Diabetes comes from the Greek word which means “siphon”. There are two distinct disorders that share the first name diabetes: diabetes mellitus and diabetes insipidus. This is because both disorders cause polyuria, or excessive urine output. Diabetes insipidus is a disorder of urine concentration which we will discuss in spring quarter.
Diabetes mellitus is a disorder of blood glucose regulation, which results from a deficiency in the action of the hormone insulin. This may be due to autoimmune destruction of the insulin-secreting cells of the pancreas (type 1 diabetes mellitus) or it may result from a problem in the responsiveness of tissues to insulin, known as insulin resitance (type 2 diabetes mellitus). With either disorder, the result is hyperglycemia, or high levels of glucose in the plasma.
How does hyperglycemia cause excessive urine production? To answer this, we need to understand a little bit about how the kidney works. Each kidney contains about a million functional units called nephrons (blue structure in the figure). The first step in the production of urine is a process called filtration (green arrow). In filtration, there is bulk flow of water and small molecules from the plasma into Bowman’s capsule (the first part of the nephron). Because of the nonspecific nature of filtration, useful small molecules such as glucose, amino acids, and certain ions end up in the forming urine, which flows into the kidney tubules. To prevent the loss of these useful substances from the body, the cells lining the kidney tubules use epithelial transport to transfer these substances out of the forming urine and back into the extracellular fluid.
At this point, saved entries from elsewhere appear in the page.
--- config.mk ---
export PLATFORM = sky130hd
export DESIGN_NAME = TwoInputMux
export DESIGN_NICKNAME = TwoInputMux
export VERILOG_FILES = /design/flow/design.v
export SDC_FILE = /design/flow/constraint.sdc
export NUM_CORES = 4
export LEC_CHECK = 1
export CORE_AREA = 10 10 84 84
export DIE_AREA = 0 0 94 94
--- constraint.sdc ---
current_design TwoInputMux

set clk_period 1.0
set clk_io_pct 0.2

create_clock -name clk0 -period $clk_period

set non_clock_inputs [all_inputs -no_clocks]
set_input_delay [expr $clk_period * $clk_io_pct] -clock clk0 $non_clock_inputs
set_output_delay [expr $clk_period * $clk_io_pct] -clock clk0 [all_outputs]
--- design.v ---
package ShellTypes;
parameter USE_ECC                 = 0;
parameter AVL_ADDR_WIDTH          = 26;
parameter AVL_DATA_WIDTH          = USE_ECC == 1 ? 512 : 576;
parameter AVL_SPARE_WIDTH         = USE_ECC == 1 ? 0   : 64;
parameter AVL_BE_WIDTH            = USE_ECC == 1 ? 64  : 72;
parameter AVL_SIZE                = 7;
parameter NUM_UMI                 = 1;
parameter UMI_ADDR_WIDTH          = 64;
parameter UMI_DATA_WIDTH          = USE_ECC == 0 ? 576 : 512;
parameter UMI_SPARE_WIDTH         = USE_ECC == 0 ?  64 :   0;
parameter UMI_MASK_WIDTH          = UMI_DATA_WIDTH / 8;
parameter PCIE_DATA_WIDTH         = 128;
parameter PCIE_SLOT_WIDTH         = 16;  
parameter PCIE_PAD_WIDTH          = $clog2(PCIE_DATA_WIDTH/8);
typedef struct packed {
	logic                      valid;
	logic                      isWrite;
	logic [UMI_ADDR_WIDTH-1:0] addr;
	logic [UMI_DATA_WIDTH-1:0] data;
} MemReq;
typedef struct packed {
	logic                      valid;
	logic [UMI_DATA_WIDTH-1:0] data;
} MemResp;
typedef struct packed {
	logic                       valid;
	logic                       isWrite;
	logic [31:0]                addr;
	logic [63:0]                data;
} SoftRegReq;
typedef struct packed {
	logic                       valid;
	logic [63:0]                data;
} SoftRegResp;
typedef struct packed {
	logic                       valid;
	logic [PCIE_DATA_WIDTH-1:0] data;
	logic [PCIE_SLOT_WIDTH-1:0] slot;
	logic [PCIE_PAD_WIDTH-1:0]  pad;
	logic                       last;
} PCIEPacket;
endpackage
This process is known as reabsorption (purple arrows).
Under normal circumstances, 100% of the glucose that is filtered is reabsorbed. Glucose reabsorption involves transport proteins that require specific binding. In a diabetic that has hyperglycemia, the filtered load of glucose (amount of glucose filtered) can exceed the capacity of the kidney tubules to reabsorb glucose, because the transport proteins become saturated. The result is glucose in the urine. Glucose is a solute that draws water into the urine by osmosis. Thus, hyperglycemia causes a diabetic to produce a high volume of glucose-containing urine.
Interestingly, new drugs are being developed that exploit glucose loss in the urine as a means to counteract hyperglycemia in diabetes. If glucose is lost from the body via the urine, that is less glucose in the circulation. These new drugs are SGLT2 inhibitors, inhibiting the sodium-glucose cotransporter (SGLT2) that is specific to the kidney tubules and responsible for 90% of glucose reabsorption. In clinical trials, SGLT2 inhibitors were found to effectively reduce hyperglycemia and promote weight loss. Although the drugs increase urine flow, it is not enough of an increase to bother most patients. An advantage of these drugs is that they lower blood glucose through a mechanism that is entirely independent of insulin, making it easier for them to be used in combination with other drugs.
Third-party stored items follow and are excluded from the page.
module SoftFIFO  #(parameter WIDTH = 512, LOG_DEPTH = 9)
(
	input  clock,
	input  reset_n,
	input  wrreq,  
	input[WIDTH-1:0] data, 
	output full,                   
	output[WIDTH-1:0] q,  
	output empty,              
	input  rdreq  
);
logic[WIDTH-1:0] buffer[(1 << LOG_DEPTH)-1:0];
logic[LOG_DEPTH:0] counter;
logic[LOG_DEPTH:0]  new_counter;
logic[LOG_DEPTH-1:0] rd_ptr, wr_ptr; 
logic[LOG_DEPTH-1:0]  new_rd_ptr, new_wr_ptr;
assign empty = (counter == 0);
assign full  = (counter == (1 << LOG_DEPTH));
assign q     = buffer[rd_ptr];
always @(posedge clock) begin
	if (!reset_n) begin
		counter <= 0;
		rd_ptr  <= 0;
		wr_ptr  <= 0;
	end else begin
		counter <= new_counter;
		rd_ptr  <= new_rd_ptr;
		wr_ptr  <= new_wr_ptr;
	end
end
always @(posedge clock) begin
	if (!full && wrreq) begin
		buffer[wr_ptr] <= data;
	end else begin
		buffer[wr_ptr] <= buffer[wr_ptr];
	end
end
always_comb begin
	if ((!full && wrreq) && (!empty && rdreq)) begin
		new_counter = counter;
		new_rd_ptr  = rd_ptr + 1;
		new_wr_ptr  = wr_ptr + 1;
	end	else if (!full && wrreq) begin
		new_counter = counter + 1;
		new_rd_ptr  = rd_ptr;
		new_wr_ptr  = wr_ptr + 1;
	end else if (!empty && rdreq) begin
		new_counter = counter - 1;
		new_rd_ptr  = rd_ptr + 1;
		new_wr_ptr  = wr_ptr;
	end else begin
		new_counter = counter;
		new_rd_ptr = rd_ptr;
		new_wr_ptr = wr_ptr;
	end
end
endmodule 
module HullFIFO #(parameter TYPE = 0, WIDTH = 32, LOG_DEPTH = 2)
(
    input  clock,
    input  reset_n,
    input             wrreq,  
    input[WIDTH-1:0]  data, 
    output            full,
    output[WIDTH-1:0] q,  
    output logic      empty,
    input             rdreq  
);
	wire half_full;
	wire data_valid;
    generate
        if (TYPE == 0) begin : Hull_SoftFIFO
            SoftFIFO
            #(
                .WIDTH                  (WIDTH),
                .LOG_DEPTH              (LOG_DEPTH)
            )
            softfifo_inst
            (
                .clock                  (clock),
                .reset_n                (reset_n),
                .wrreq                  (wrreq),
                .data                   (data),
                .full                   (full),
                .q                      (q),
                .empty                  (empty),
                .rdreq                  (rdreq)
            );
        end else if (TYPE == 1) begin : Hull_CatapultFIFO
            FIFO
            #(
                .WIDTH                  (WIDTH),
                .LOG_DEPTH              (LOG_DEPTH)
            )
            catapultfifo_inst
            (
                .clock                  (clock),
                .reset_n                (reset_n),
                .wrreq                  (wrreq),
                .data                   (data),
                .full                   (full),
                .q                      (q),
                .empty                  (empty),
                .rdreq                  (rdreq)
            );
        end else if (TYPE == 2) begin : Hull_F1_FlopFIFO
			flop_fifo
			#(
				.WIDTH(WIDTH),
				.DEPTH((1 << LOG_DEPTH))  
			)
			f1_flopfifo_inst
			(
				.clk(clock), 
				.rst_n(reset_n), 
				.sync_rst_n(1'b1),  
				.cfg_watermark((1 << LOG_DEPTH) - 1),  
				.push(wrreq),
				.push_data(data), 
				.pop(rdreq),
				.pop_data(q), 
				.half_full(half_full), 
				.watermark(full),
				.data_valid(data_valid)
			);
			assign empty = !data_valid;
        end else if (TYPE == 3) begin : Hull_F1_BRAM_FIFO
		end
    endgenerate
endmodule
There are now three FDA-approved SGLT2 inhibitors on the market. SGLT2 inhbitors all have "-gliflozin" as a suffix in their generic name. Canagliflozin (tradename: Invokana) was approved in May 2013. Dapagliflozin (tradename: Forxiga) was approved in January 2014. Empagliflozin (tradename: Jardiance) was approved in August 2014.
In clinical trials leading up to drug approval, the main adverse effect of SGLT2 inhibitors was an increased risk of genital and urinary tract infections. However, since SGLT2 inhibitors have been approved, there have been reports of ketoacidosis, a serious condition that usually only occurs in type 1 diabetes when insulin levels are too low. The FDA issued a warning in December 2015 for healthcare professionals to be aware of the risk for ketoacidosis amongst SGLT2 users. The FDA is continuing to monitor the safety of these drugs.